▶ [What is being asked]
In full and without alteration, output each record given here.

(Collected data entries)
┌──
[src/inc/ofc_defs.svh]
// Purpose: Constants for the on-chip flash controller.
// Assumes: 40 MHz clock, 16 KB array of 32-bit words, erased bits read one.
// Notes:   Word addresses throughout; config words live in a separate array page.
// Function
// - Erase leaves whole block all ones.
// - Read-only blocks refuse erase and program.
// - Execute-only blocks serve instruction fetches only.
// - Program writes exactly one word.
// - Program only clears bits to zero.
// - Repeated programs allowed without erase.
// - Controller times program and erase itself.
// - Invalid accesses raise an interrupt source.
// - Protected program or erase sets access flag.
// - Completion flag on each finished cycle.
// - Bad supply aborts operation, sets voltage flag.
// - Zero-to-one program request sets data flag.
// - Failed erase sets erase-error flag.
// - Failed program sets program-error flag.
// - One flag mirrors companion EEPROM interrupt.
// - Clear affects only named flags.
// - Protection changes act now, persist on commit.
// - Four volatile user registers until committed.
// - Committed user values survive reset.
// - Block size parameter: 1 or 16 KB.
// - Only enabled flags reach interrupt line.
// - Protection may only become stricter.
// - Uncommitted protection reverts at reset.
`ifndef OFC_DEFS_SVH
`define OFC_DEFS_SVH

// Register offsets.
`define OFC_A_ADDR    8'h00
`define OFC_A_DATA    8'h04
`define OFC_A_CMD     8'h08
`define OFC_A_STAT    8'h0c
`define OFC_A_RIS     8'h10
`define OFC_A_IM      8'h14
`define OFC_A_MIS     8'h18
`define OFC_A_ICLR    8'h1c
`define OFC_A_PROT    8'h20
`define OFC_A_USER_HI 4'h3

// Status bits and flag bits.
`define OFC_ST_BUSY 0
`define OFC_ST_REJ  1
`define OFC_NFLAG   7
`define OFC_F_ACC   0
`define OFC_F_DONE  1
`define OFC_F_EEP   2
`define OFC_F_VOLT  3
`define OFC_F_DATA  4
`define OFC_F_ERASE 5
`define OFC_F_PROG  6

// Command codes.
`define OFC_CMD_ERASE 3'h1
`define OFC_CMD_PROG  3'h2
`define OFC_CMD_CPROT 3'h3
`define OFC_CMD_CUSER 3'h4

// Protection levels; stricter levels only clear bits.
`define OFC_PL_RW  2'h3
`define OFC_PL_RO  2'h2
`define OFC_PL_BAD 2'h1
`define OFC_PL_XO  2'h0

// Geometry and config page layout.
`define OFC_AW        12
`define OFC_FLASH_KB  16
`define OFC_WPKB      256
`define OFC_NBLK_MAX  16
`define OFC_ONES      32'hffffffff
`define OFC_CFG_PROT  12'h000
`define OFC_CFG_USER  12'h001
`define OFC_CFG_LAST  12'h004

// Timing.
`define OFC_TW         20
`define OFC_CLK_NS     25
`define OFC_T_PROG_NS  20000
`define OFC_T_ERASE_NS 10000000
`define OFC_PROG_CYC   ((`OFC_T_PROG_NS + `OFC_CLK_NS - 1) / `OFC_CLK_NS)
`define OFC_ERASE_CYC  ((`OFC_T_ERASE_NS + `OFC_CLK_NS - 1) / `OFC_CLK_NS)

`endif

[src/inc/ofc_pkg.sv]
// Purpose: Types shared by the flash controller modules.
// Assumes: Nothing beyond the defs header.
// Notes:   State and operation enumerations only.
package ofc_pkg;
  typedef enum logic [2:0] {S_IDLE, S_TIME, S_RD, S_RDW, S_RDC, S_WR} ofc_state_t;
  typedef enum logic [1:0] {OP_LOAD, OP_ERASE, OP_PROG, OP_COMMIT} ofc_op_t;
endpackage
--- config.mk ---
export PLATFORM = sky130hd
export DESIGN_NAME = dct_timer
export DESIGN_NICKNAME = d
export VERILOG_FILES = /design/src/core/dct_pkg.sv /design/src/core/dct_timer.sv
export SDC_FILE = /design/constraint.sdc
export NUM_CORES = 1
export LEC_CHECK = 0
export ABC_AREA = 1
export BUFFER_PORTS_ARGS = -buffer_cell sky130_fd_sc_hd__buf_4
export CAP_MARGIN = 0
export CORE_MARGIN = 5
export CORE_UTILIZATION = 48
export CTS_BUF_LIST = sky130_fd_sc_hd__clkbuf_4 sky130_fd_sc_hd__clkbuf_8
export CTS_CLUSTER_SIZE = 30
export DETAILED_ROUTE_END_ITERATION = 10
export GPL_ROUTABILITY_DRIVEN = 0
export MAX_ROUTING_LAYER = met4
export PLACE_DENSITY = 0.66
export SLEW_MARGIN = 0
export SYNTH_ARGS = -nofsm -noshare
export SYNTH_HDL_FRONTEND = slang
export SYNTH_SLANG_ARGS = --single-unit
--- constraint.sdc ---
create_clock -name ref_clk -period 2.6 [get_ports ref_clk]
set_input_delay 0.26 -clock ref_clk [delete_from_list [all_inputs] [get_ports ref_clk]]
set_output_delay 0.26 -clock ref_clk [all_outputs]
set_load 0.05 [all_outputs]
└──
▶ [Answer box]
[src/inc/ofc_defs.svh]
// Purpose: Constants for the on-chip flash controller.
// Assumes: 40 MHz clock, 16 KB array of 32-bit words, erased bits read one.
// Notes:   Word addresses throughout; config words live in a separate array page.
// Function
// - Erase leaves whole block all ones.
// - Read-only blocks refuse erase and program.
// - Execute-only blocks serve instruction fetches only.
// - Program writes exactly one word.
// - Program only clears bits to zero.
// - Repeated programs allowed without erase.
// - Controller times program and erase itself.
// - Invalid accesses raise an interrupt source.
// - Protected program or erase sets access flag.
// - Completion flag on each finished cycle.
// - Bad supply aborts operation, sets voltage flag.
// - Zero-to-one program request sets data flag.
// - Failed erase sets erase-error flag.
// - Failed program sets program-error flag.
// - One flag mirrors companion EEPROM interrupt.
// - Clear affects only named flags.
// - Protection changes act now, persist on commit.
// - Four volatile user registers until committed.
// - Committed user values survive reset.
// - Block size parameter: 1 or 16 KB.
// - Only enabled flags reach interrupt line.
// - Protection may only become stricter.
// - Uncommitted protection reverts at reset.
`ifndef OFC_DEFS_SVH
`define OFC_DEFS_SVH

// Register offsets.
`define OFC_A_ADDR    8'h00
`define OFC_A_DATA    8'h04
`define OFC_A_CMD     8'h08
`define OFC_A_STAT    8'h0c
`define OFC_A_RIS     8'h10
`define OFC_A_IM      8'h14
`define OFC_A_MIS     8'h18
`define OFC_A_ICLR    8'h1c
`define OFC_A_PROT    8'h20
`define OFC_A_USER_HI 4'h3

// Status bits and flag bits.
`define OFC_ST_BUSY 0
`define OFC_ST_REJ  1
`define OFC_NFLAG   7
`define OFC_F_ACC   0
`define OFC_F_DONE  1
`define OFC_F_EEP   2
`define OFC_F_VOLT  3
`define OFC_F_DATA  4
`define OFC_F_ERASE 5
`define OFC_F_PROG  6

// Command codes.
`define OFC_CMD_ERASE 3'h1
`define OFC_CMD_PROG  3'h2
`define OFC_CMD_CPROT 3'h3
`define OFC_CMD_CUSER 3'h4

// Protection levels; stricter levels only clear bits.
`define OFC_PL_RW  2'h3
`define OFC_PL_RO  2'h2
`define OFC_PL_BAD 2'h1
`define OFC_PL_XO  2'h0

// Geometry and config page layout.
`define OFC_AW        12
`define OFC_FLASH_KB  16
`define OFC_WPKB      256
`define OFC_NBLK_MAX  16
`define OFC_ONES      32'hffffffff
`define OFC_CFG_PROT  12'h000
`define OFC_CFG_USER  12'h001
`define OFC_CFG_LAST  12'h004

// Timing.
`define OFC_TW         20
`define OFC_CLK_NS     25
`define OFC_T_PROG_NS  20000
`define OFC_T_ERASE_NS 10000000
`define OFC_PROG_CYC   ((`OFC_T_PROG_NS + `OFC_CLK_NS - 1) / `OFC_CLK_NS)
`define OFC_ERASE_CYC  ((`OFC_T_ERASE_NS + `OFC_CLK_NS - 1) / `OFC_CLK_NS)

`endif

[src/inc/ofc_pkg.sv]
// Purpose: Types shared by the flash controller modules.
// Assumes: Nothing beyond the defs header.
// Notes:   State and operation enumerations only.
package ofc_pkg;
  typedef enum logic [2:0] {S_IDLE, S_TIME, S_RD, S_RDW, S_RDC, S_WR} ofc_state_t;
  typedef enum logic [1:0] {OP_LOAD, OP_ERASE, OP_PROG, OP_COMMIT} ofc_op_t;
endpackage
--- config.mk ---
export PLATFORM = sky130hd
export DESIGN_NAME = dct_timer
export DESIGN_NICKNAME = d
export VERILOG_FILES = /design/src/core/dct_pkg.sv /design/src/core/dct_timer.sv
export SDC_FILE = /design/constraint.sdc
export NUM_CORES = 1
export LEC_CHECK = 0
export ABC_AREA = 1
export BUFFER_PORTS_ARGS = -buffer_cell sky130_fd_sc_hd__buf_4
export CAP_MARGIN = 0
export CORE_MARGIN = 5
export CORE_UTILIZATION = 48
export CTS_BUF_LIST = sky130_fd_sc_hd__clkbuf_4 sky130_fd_sc_hd__clkbuf_8
export CTS_CLUSTER_SIZE = 30
export DETAILED_ROUTE_END_ITERATION = 10
export GPL_ROUTABILITY_DRIVEN = 0
export MAX_ROUTING_LAYER = met4
export PLACE_DENSITY = 0.66
export SLEW_MARGIN = 0
export SYNTH_ARGS = -nofsm -noshare
export SYNTH_HDL_FRONTEND = slang
export SYNTH_SLANG_ARGS = --single-unit
--- constraint.sdc ---
create_clock -name ref_clk -period 2.6 [get_ports ref_clk]
set_input_delay 0.26 -clock ref_clk [delete_from_list [all_inputs] [get_ports ref_clk]]
set_output_delay 0.26 -clock ref_clk [all_outputs]
set_load 0.05 [all_outputs]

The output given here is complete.